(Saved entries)
==============================

===== src/rtl/core/qau_pkg.sv =====
`timescale 1ns / 1ps
// ----------------------------------------------------------------------------
// qau_pkg: shared types, codes and helpers of the quaternion arithmetic unit
// Holds the transaction structs, the operation and state codes, the
// saturation helpers and the micro-op table of the shared multiplier.
// ----------------------------------------------------------------------------
package qau_pkg;

  localparam int FRAC_BITS = 16;
  localparam int W         = 32;
  localparam int ACC_W     = 52;
  localparam int NUM_W     = 34;
  localparam int DIV_DW    = NUM_W + FRAC_BITS;

  // Function codes as they arrive on the input port.
  localparam logic [3:0] FN_ADD    = 4'd0;
  localparam logic [3:0] FN_SUB    = 4'd1;
  localparam logic [3:0] FN_PROD   = 4'd2;
  localparam logic [3:0] FN_DIV    = 4'd3;
  localparam logic [3:0] FN_CONJ   = 4'd4;
  localparam logic [3:0] FN_NORM   = 4'd5;
  localparam logic [3:0] FN_NRMZ   = 4'd6;
  localparam logic [3:0] FN_INV    = 4'd7;
  localparam logic [3:0] FN_ROT    = 4'd8;
  localparam logic [3:0] FN_MAT    = 4'd9;

  // Status codes.
  localparam logic [1:0] ST_OK   = 2'd0;
  localparam logic [1:0] ST_DIV0 = 2'd1;
  localparam logic [1:0] ST_ZERO = 2'd2;

  typedef enum logic [3:0] {
    OP_ADD, OP_SUB, OP_PROD, OP_DIV, OP_CONJ, OP_NORM,
    OP_NRMZ, OP_INV, OP_ROT, OP_MAT, OP_NONE
  } op_t;

  typedef enum logic [2:0] {
    S_IDLE, S_MUL, S_SQRT, S_DIV, S_FIN, S_ROW3
  } state_t;

  typedef enum logic [2:0] {
    PR_HAM, PR_SQ, PR_ROW0, PR_ROW1, PR_ROW2
  } prog_t;

  typedef struct packed {
    logic [3:0]  func;
    logic [31:0] a_x;
    logic [31:0] a_y;
    logic [31:0] a_z;
    logic [31:0] a_w;
    logic [31:0] b_x;
    logic [31:0] b_y;
    logic [31:0] b_z;
    logic [31:0] b_w;
  } qau_in_t;

  typedef struct packed {
    logic [31:0] r_x;
    logic [31:0] r_y;
    logic [31:0] r_z;
    logic [31:0] r_w;
    logic [1:0]  status;
    logic        last;
  } qau_out_t;

  // Classified transaction; index 0 is x, index 3 is w.
  typedef struct packed {
    op_t               op;
    logic [3:0][W-1:0] a;
    logic [3:0][W-1:0] b;
  } qau_entry_t;

  typedef struct packed {
    logic       valid;
    qau_entry_t e;
  } qau_head_t;

  // One multiplier step: operand indexes, target accumulator, sign and doubling.
  typedef struct packed {
    logic [1:0] pi;
    logic [1:0] qi;
    logic [1:0] acc;
    logic       neg;
    logic       dbl;
  } mop_t;

  function automatic logic signed [ACC_W-1:0] sx(input logic [W-1:0] v);
    return {{(ACC_W-W){v[W-1]}}, v};
  endfunction

  // Clamp a wide signed value to the 32-bit range.
  function automatic logic [W-1:0] sat32(input logic signed [ACC_W-1:0] v);
    logic [W-1:0] r;
    if (v[ACC_W-1:W-1] == '0 || v[ACC_W-1:W-1] == '1) r = v[W-1:0];
    else if (v[ACC_W-1]) r = {1'b1, {(W-1){1'b0}}};
    else r = {1'b0, {(W-1){1'b1}}};
    return r;
  endfunction

  function automatic mop_t mk(input logic [1:0] p, input logic [1:0] q,
                              input logic [1:0] a, input logic n, input logic d);
    mop_t m;
    m.pi = p; m.qi = q; m.acc = a; m.neg = n; m.dbl = d;
    return m;
  endfunction

  function automatic logic [5:0] plen(input prog_t p);
    logic [5:0] r;
    unique case (p)
      PR_HAM:  r = 6'd16;
      PR_SQ:   r = 6'd4;
      default: r = 6'd8;
    endcase
    return r;
  endfunction

  // Micro-op table for the Hamilton product, squares and matrix rows.
  function automatic mop_t mop(input prog_t p, input logic [3:0] k);
    mop_t m;
    m = mk(2'd0, 2'd0, 2'd0, 1'b0, 1'b0);
    unique case (p)
      PR_HAM: begin
        unique case (k)
          4'd0:  m = mk(2'd3, 2'd0, 2'd0, 1'b0, 1'b0);
          4'd1:  m = mk(2'd0, 2'd3, 2'd0, 1'b0, 1'b0);
          4'd2:  m = mk(2'd1, 2'd2, 2'd0, 1'b0, 1'b0);
          4'd3:  m = mk(2'd2, 2'd1, 2'd0, 1'b1, 1'b0);
          4'd4:  m = mk(2'd3, 2'd1, 2'd1, 1'b0, 1'b0);
          4'd5:  m = mk(2'd0, 2'd2, 2'd1, 1'b1, 1'b0);
          4'd6:  m = mk(2'd1, 2'd3, 2'd1, 1'b0, 1'b0);
          4'd7:  m = mk(2'd2, 2'd0, 2'd1, 1'b0, 1'b0);
          4'd8:  m = mk(2'd3, 2'd2, 2'd2, 1'b0, 1'b0);
          4'd9:  m = mk(2'd0, 2'd1, 2'd2, 1'b0, 1'b0);
          4'd10: m = mk(2'd1, 2'd0, 2'd2, 1'b1, 1'b0);
          4'd11: m = mk(2'd2, 2'd3, 2'd2, 1'b0, 1'b0);
          4'd12: m = mk(2'd3, 2'd3, 2'd3, 1'b0, 1'b0);
          4'd13: m = mk(2'd0, 2'd0, 2'd3, 1'b1, 1'b0);
          4'd14: m = mk(2'd1, 2'd1, 2'd3, 1'b1, 1'b0);
          default: m = mk(2'd2, 2'd2, 2'd3, 1'b1, 1'b0);
        endcase
      end
      PR_SQ: m = mk(k[1:0], k[1:0], 2'd0, 1'b0, 1'b0);
      PR_ROW0: begin
        unique case (k[2:0])
          3'd0: m = mk(2'd0, 2'd0, 2'd0, 1'b0, 1'b0);
          3'd1: m = mk(2'd1, 2'd1, 2'd0, 1'b1, 1'b0);
          3'd2: m = mk(2'd2, 2'd2, 2'd0, 1'b1, 1'b0);
          3'd3: m = mk(2'd3, 2'd3, 2'd0, 1'b0, 1'b0);
          3'd4: m = mk(2'd0, 2'd1, 2'd1, 1'b0, 1'b1);
          3'd5: m = mk(2'd2, 2'd3, 2'd1, 1'b0, 1'b1);
          3'd6: m = mk(2'd0, 2'd2, 2'd2, 1'b0, 1'b1);
          default: m = mk(2'd1, 2'd3, 2'd2, 1'b1, 1'b1);
        endcase
      end
      PR_ROW1: begin
        unique case (k[2:0])
          3'd0: m = mk(2'd0, 2'd1, 2'd0, 1'b0, 1'b1);
          3'd1: m = mk(2'd2, 2'd3, 2'd0, 1'b1, 1'b1);
          3'd2: m = mk(2'd3, 2'd3, 2'd1, 1'b0, 1'b0);
          3'd3: m = mk(2'd0, 2'd0, 2'd1, 1'b1, 1'b0);
          3'd4: m = mk(2'd1, 2'd1, 2'd1, 1'b0, 1'b0);
          3'd5: m = mk(2'd2, 2'd2, 2'd1, 1'b1, 1'b0);
          3'd6: m = mk(2'd1, 2'd2, 2'd2, 1'b0, 1'b1);
          default: m = mk(2'd0, 2'd3, 2'd2, 1'b0, 1'b1);
        endcase
      end
      default: begin
        unique case (k[2:0])
          3'd0: m = mk(2'd0, 2'd2, 2'd0, 1'b0, 1'b1);
          3'd1: m = mk(2'd1, 2'd3, 2'd0, 1'b0, 1'b1);
          3'd2: m = mk(2'd1, 2'd2, 2'd1, 1'b0, 1'b1);
          3'd3: m = mk(2'd0, 2'd3, 2'd1, 1'b1, 1'b1);
          3'd4: m = mk(2'd3, 2'd3, 2'd2, 1'b0, 1'b0);
          3'd5: m = mk(2'd0, 2'd0, 2'd2, 1'b1, 1'b0);
          3'd6: m = mk(2'd1, 2'd1, 2'd2, 1'b1, 1'b0);
          default: m = mk(2'd2, 2'd2, 2'd2, 1'b0, 1'b0);
        endcase
      end
    endcase
    return m;
  endfunction

endpackage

==============================

Return a copy of each line in the records above that has "transaction" in it.

- Solution to this problem:
// Holds the transaction structs, the operation and state codes, the
  // Classified transaction; index 0 is x, index 3 is w.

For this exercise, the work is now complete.